Convert any timestamp across multiple timezones side by side. Paste a value or use the live clock, then add the zones you need.

Timezones, offsets, and DST

The UTC offset shown for each timezone reflects the current offset at the given timestamp — not a fixed value. A timezone like America/New_York is UTC−5 in winter (EST) and UTC−4 in summer (EDT) — see When Do Clocks Change? for the exact date each year. The converter accounts for this automatically.

This is why using IANA timezone names in code is safer than hard-coding offsets. An offset of -05:00 is ambiguous — it could be New York in winter, or Lima (which never observes DST). An IANA name carries the full DST rule set — see the Timezone Abbreviations reference for why short codes like EST are ambiguous by comparison.

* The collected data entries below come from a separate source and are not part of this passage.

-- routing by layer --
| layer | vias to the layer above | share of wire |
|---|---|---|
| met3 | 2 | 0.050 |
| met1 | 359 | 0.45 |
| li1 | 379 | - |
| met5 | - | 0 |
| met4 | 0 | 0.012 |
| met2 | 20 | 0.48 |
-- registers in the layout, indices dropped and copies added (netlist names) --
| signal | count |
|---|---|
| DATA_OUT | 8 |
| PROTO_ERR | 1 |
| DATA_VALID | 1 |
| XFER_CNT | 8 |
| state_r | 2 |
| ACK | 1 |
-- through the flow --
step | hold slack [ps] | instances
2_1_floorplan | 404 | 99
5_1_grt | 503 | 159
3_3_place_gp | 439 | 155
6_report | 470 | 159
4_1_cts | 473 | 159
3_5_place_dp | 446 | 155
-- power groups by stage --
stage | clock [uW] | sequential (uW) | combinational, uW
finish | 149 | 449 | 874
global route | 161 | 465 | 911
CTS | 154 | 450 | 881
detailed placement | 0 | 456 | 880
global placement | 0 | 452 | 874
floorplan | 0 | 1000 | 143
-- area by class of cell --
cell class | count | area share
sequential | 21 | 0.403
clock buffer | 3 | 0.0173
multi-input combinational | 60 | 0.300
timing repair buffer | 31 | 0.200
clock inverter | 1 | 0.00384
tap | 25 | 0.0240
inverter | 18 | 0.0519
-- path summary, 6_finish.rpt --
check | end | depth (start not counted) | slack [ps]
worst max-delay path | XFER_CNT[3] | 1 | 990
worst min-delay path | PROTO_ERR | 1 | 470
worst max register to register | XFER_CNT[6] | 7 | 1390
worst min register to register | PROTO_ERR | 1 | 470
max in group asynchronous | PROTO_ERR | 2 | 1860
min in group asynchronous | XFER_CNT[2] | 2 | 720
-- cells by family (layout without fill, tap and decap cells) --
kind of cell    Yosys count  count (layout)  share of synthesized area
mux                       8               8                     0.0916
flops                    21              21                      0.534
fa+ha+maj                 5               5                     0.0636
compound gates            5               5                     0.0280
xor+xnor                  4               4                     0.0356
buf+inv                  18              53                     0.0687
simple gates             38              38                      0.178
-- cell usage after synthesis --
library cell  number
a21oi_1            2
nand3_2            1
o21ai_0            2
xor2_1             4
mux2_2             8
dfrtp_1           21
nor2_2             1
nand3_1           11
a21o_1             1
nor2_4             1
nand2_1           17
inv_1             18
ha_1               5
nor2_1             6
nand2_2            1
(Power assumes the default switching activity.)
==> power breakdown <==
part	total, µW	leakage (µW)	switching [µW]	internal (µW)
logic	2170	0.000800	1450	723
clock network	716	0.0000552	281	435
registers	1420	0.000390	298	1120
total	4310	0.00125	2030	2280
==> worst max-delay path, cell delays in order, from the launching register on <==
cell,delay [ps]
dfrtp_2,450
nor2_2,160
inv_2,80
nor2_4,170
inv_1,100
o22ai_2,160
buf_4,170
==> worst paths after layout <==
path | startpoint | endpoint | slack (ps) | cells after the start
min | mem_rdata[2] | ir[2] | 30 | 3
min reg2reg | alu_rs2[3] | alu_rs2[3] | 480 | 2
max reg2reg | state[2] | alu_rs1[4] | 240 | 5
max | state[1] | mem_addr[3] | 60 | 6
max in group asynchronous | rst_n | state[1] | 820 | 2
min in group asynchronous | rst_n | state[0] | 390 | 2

Frequently asked questions

How do I use the timezone converter?

Paste any Unix timestamp or date string into the input, or leave it on Now to see the current time. Your local timezone and UTC appear by default. Click 'Add time zone' to add more zones. Remove any zone with the × button.

What timestamp formats are accepted?

The same formats as the main epoch converter: Unix seconds, Unix milliseconds, ISO 8601 (2026-06-23T12:00:00Z), RFC 3339, SQL datetime (2026-06-23 12:00:00), and most natural date strings. The format is auto-detected.

What does the UTC offset show?

The offset badge (e.g. GMT-4 or GMT+5:30) shows the current offset from UTC for that timezone at the given timestamp. For timezones that observe daylight saving, this value changes depending on whether the timestamp falls in summer or winter.

Can I share the conversion with my team?

Yes. The URL encodes both the timestamp and the list of timezones. Copy the browser address and send it — whoever opens the link sees the identical set of zones and time.

Why do two cities in the same country show different offsets?

Some countries span multiple timezone rules, or different regions observe daylight saving at different times. For example, parts of Australia do not observe DST, so in summer AEST (+10) and AEDT (+11) coexist across different states.

What is IANA timezone notation?

IANA timezone names (like America/New_York or Europe/London) identify timezones unambiguously including their DST rules. They are the standard used by operating systems, databases, and programming languages. Short abbreviations like EST are ambiguous — the same string means different things in different regions.